Robert Vickman (November 21, 1921 – July 9, 1948) was an American pilot and one of the first pilots in the Israeli Air Force. He died on active service in the 1948 Arab–Israeli War.

== Family ==
Bob Vickman was the son of Morde and Elsie Vickman. The Vickman family were Russian Jewish immigrants to the United States who arrived c. 1905. The Vickmans originally settled in Chicago. Bob's dad Morde and his brother Abe moved to Los Angeles, California area. Morde and Elsie had three sons: Harry was the oldest, Bob the middle son, and Ted the youngest. Morde went into the restaurant business in 1930 creating the restaurant known as Vickman's feed bag. See Margaret Engel's article in the Washington Post. Bob's older brother Harry took over the restaurant after Morde died.
Bob had not married and left no kids. There are numerous cousins in California, Chicago and various other parts of the U.S.

== Schooling ==
Vickman attended John Marshall High School in Los Angeles and earned a B.S. degree in Business Administration from UCLA, studying from 1942 to 1945.

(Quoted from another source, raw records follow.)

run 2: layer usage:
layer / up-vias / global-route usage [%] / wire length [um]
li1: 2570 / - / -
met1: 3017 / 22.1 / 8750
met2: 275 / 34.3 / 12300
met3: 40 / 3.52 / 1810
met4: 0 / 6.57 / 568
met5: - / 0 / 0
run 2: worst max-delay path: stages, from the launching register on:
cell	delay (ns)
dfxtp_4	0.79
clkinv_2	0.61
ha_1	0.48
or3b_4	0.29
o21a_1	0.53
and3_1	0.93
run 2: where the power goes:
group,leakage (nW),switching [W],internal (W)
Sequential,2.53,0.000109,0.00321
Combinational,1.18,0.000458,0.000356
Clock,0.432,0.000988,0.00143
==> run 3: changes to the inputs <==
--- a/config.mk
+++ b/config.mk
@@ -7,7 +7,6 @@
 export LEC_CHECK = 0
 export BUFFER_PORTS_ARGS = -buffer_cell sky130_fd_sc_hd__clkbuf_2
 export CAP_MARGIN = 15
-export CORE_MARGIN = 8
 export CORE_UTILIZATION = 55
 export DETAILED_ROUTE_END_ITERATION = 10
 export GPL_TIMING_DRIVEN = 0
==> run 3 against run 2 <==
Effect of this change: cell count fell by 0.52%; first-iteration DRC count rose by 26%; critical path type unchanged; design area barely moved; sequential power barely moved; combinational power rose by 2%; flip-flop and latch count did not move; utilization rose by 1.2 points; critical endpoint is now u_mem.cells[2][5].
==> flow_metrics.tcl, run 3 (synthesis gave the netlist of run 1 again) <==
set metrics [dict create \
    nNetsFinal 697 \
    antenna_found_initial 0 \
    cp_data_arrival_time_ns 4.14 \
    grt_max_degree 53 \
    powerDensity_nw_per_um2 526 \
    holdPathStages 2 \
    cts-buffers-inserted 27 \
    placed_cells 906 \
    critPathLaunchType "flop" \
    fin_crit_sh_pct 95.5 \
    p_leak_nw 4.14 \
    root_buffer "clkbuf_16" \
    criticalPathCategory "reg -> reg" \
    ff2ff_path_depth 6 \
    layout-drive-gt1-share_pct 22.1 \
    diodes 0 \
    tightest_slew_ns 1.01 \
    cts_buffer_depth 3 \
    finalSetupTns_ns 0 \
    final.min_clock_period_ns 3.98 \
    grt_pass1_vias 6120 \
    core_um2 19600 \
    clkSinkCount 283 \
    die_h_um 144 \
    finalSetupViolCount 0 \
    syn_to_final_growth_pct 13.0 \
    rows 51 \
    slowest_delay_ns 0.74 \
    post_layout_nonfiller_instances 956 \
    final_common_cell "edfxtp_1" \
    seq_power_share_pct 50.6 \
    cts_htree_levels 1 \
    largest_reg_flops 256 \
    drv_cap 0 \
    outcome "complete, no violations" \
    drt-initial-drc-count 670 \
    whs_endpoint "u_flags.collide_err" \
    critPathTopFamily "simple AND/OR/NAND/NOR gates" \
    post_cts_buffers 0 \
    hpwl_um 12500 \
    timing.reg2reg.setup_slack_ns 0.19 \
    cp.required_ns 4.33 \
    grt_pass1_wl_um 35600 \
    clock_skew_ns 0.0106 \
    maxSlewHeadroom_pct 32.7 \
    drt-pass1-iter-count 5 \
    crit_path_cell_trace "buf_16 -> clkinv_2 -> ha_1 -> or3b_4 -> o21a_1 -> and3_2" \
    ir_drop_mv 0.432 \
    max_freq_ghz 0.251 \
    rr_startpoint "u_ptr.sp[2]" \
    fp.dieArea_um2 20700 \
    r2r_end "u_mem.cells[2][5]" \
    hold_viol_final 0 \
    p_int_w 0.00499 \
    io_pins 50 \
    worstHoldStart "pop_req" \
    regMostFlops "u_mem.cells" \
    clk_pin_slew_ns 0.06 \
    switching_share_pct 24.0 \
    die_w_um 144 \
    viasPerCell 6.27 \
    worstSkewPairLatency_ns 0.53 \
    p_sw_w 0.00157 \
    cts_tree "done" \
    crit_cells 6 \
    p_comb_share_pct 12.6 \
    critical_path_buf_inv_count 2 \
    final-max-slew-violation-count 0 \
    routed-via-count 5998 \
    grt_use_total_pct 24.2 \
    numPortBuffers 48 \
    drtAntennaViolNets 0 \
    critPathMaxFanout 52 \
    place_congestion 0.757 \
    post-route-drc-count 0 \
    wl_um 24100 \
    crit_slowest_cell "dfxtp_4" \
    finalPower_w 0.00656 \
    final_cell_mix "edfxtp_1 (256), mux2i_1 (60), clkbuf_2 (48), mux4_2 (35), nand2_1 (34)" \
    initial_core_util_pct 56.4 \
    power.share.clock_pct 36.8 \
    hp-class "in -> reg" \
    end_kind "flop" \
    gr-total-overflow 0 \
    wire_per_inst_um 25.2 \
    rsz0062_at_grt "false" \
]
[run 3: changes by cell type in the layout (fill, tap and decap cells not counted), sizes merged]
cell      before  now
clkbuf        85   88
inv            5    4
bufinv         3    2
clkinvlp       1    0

== United States military service ==
In 1943, at the age of 22, Bob Vickman joined the United States Army Air Forces and served on a photography unit in the Asian-Pacific front, where he undertook about two hundred hours of combat flying.

== Volunteer pilot in Israeli Air Force ==
After the war, Vickman went back to school. Before he was able to complete the requirements for graduation, he volunteered to serve in the "Mahal" as a pilot in the air force of the newly reborn Jewish state, the fledgling Israeli Air Force.

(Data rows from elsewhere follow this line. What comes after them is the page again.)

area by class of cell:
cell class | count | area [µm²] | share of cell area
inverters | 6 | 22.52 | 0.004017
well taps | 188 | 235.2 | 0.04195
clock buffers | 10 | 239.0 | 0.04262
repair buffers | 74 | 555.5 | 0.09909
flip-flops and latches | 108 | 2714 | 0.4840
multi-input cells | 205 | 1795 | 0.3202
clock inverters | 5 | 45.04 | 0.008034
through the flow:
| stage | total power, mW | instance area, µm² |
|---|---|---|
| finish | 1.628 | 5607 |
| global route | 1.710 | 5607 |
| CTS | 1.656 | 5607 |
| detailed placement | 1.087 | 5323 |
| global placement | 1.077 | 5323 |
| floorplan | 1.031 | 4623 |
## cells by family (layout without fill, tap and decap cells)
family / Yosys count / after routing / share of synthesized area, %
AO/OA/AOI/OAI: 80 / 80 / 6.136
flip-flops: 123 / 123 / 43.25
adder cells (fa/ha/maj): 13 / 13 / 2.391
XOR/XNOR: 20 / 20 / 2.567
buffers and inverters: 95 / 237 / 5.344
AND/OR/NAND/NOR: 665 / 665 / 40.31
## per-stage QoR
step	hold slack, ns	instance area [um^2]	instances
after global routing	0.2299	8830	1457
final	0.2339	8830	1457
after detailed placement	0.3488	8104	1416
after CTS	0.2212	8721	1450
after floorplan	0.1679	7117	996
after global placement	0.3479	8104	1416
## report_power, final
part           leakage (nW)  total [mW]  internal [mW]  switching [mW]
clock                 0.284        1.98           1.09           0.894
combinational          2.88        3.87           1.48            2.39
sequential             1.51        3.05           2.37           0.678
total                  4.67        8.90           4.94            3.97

In the 1948 Arab-Israeli War, on July 9, 1948, Vickman flew a mission over the Israeli Negev Desert in an Avia S-199. He never returned from the mission, and his body was never recovered.

Vickman was the co-creator of the symbol of the famous 101 Squadron, Israel's first fighter squadron, which flew its first mission on May 29, 1948. Its symbol was the Angel of Death, derived from the Biblical account of the ten plagues wherein the Angel of Death was the only plague that was able to completely defeat the Egyptians.

An Egyptian account helps clear up Vickman's fate. As Vickman egressed from an attack on a ship in Cairo harbour thought to be unloading troops and supplies, he spotted an REAF Lysander. Vickman couldn't have known that the Deputy Director General of the REAF, Air Commodore Abd al Moneim Mikaati, was flying that Lysander from Cairo to Al Arish. Mikaati recalled:

...My gunner - I don't remember his name - was a keen-sighted man and he spotted an Israeli Messerschmitt as it maneuvered into a position to attack. Of course, my Lysander was a very old kind of airplane but I'd flown these for a long time. Still, we were at a big disadvantage and you'd expect that such a contest could only end one way.

The pilot of the Israeli aircraft came up behind us. I told my gunner to fire just before the Messerschmitt came into range and I went down to about 100 feet. Then the gunner fired and I throttled right back. You know the Lysander can drop like a stone to land in a field - like they did when the RAF took spies in and out of France. The Israeli must have been concentrating on keeping me in his sights because he dropped his nose to follow. He overshot and went right in, almost level with me. I honestly felt sick in my stomach and - I don't know why - I saluted him.

Mikaati does not say his gunner hit the plane.

== Film: Above and Beyond ==
The Machal pilots, including Bob Vickman, are the subject of the film Above and Beyond - The Untold True Story.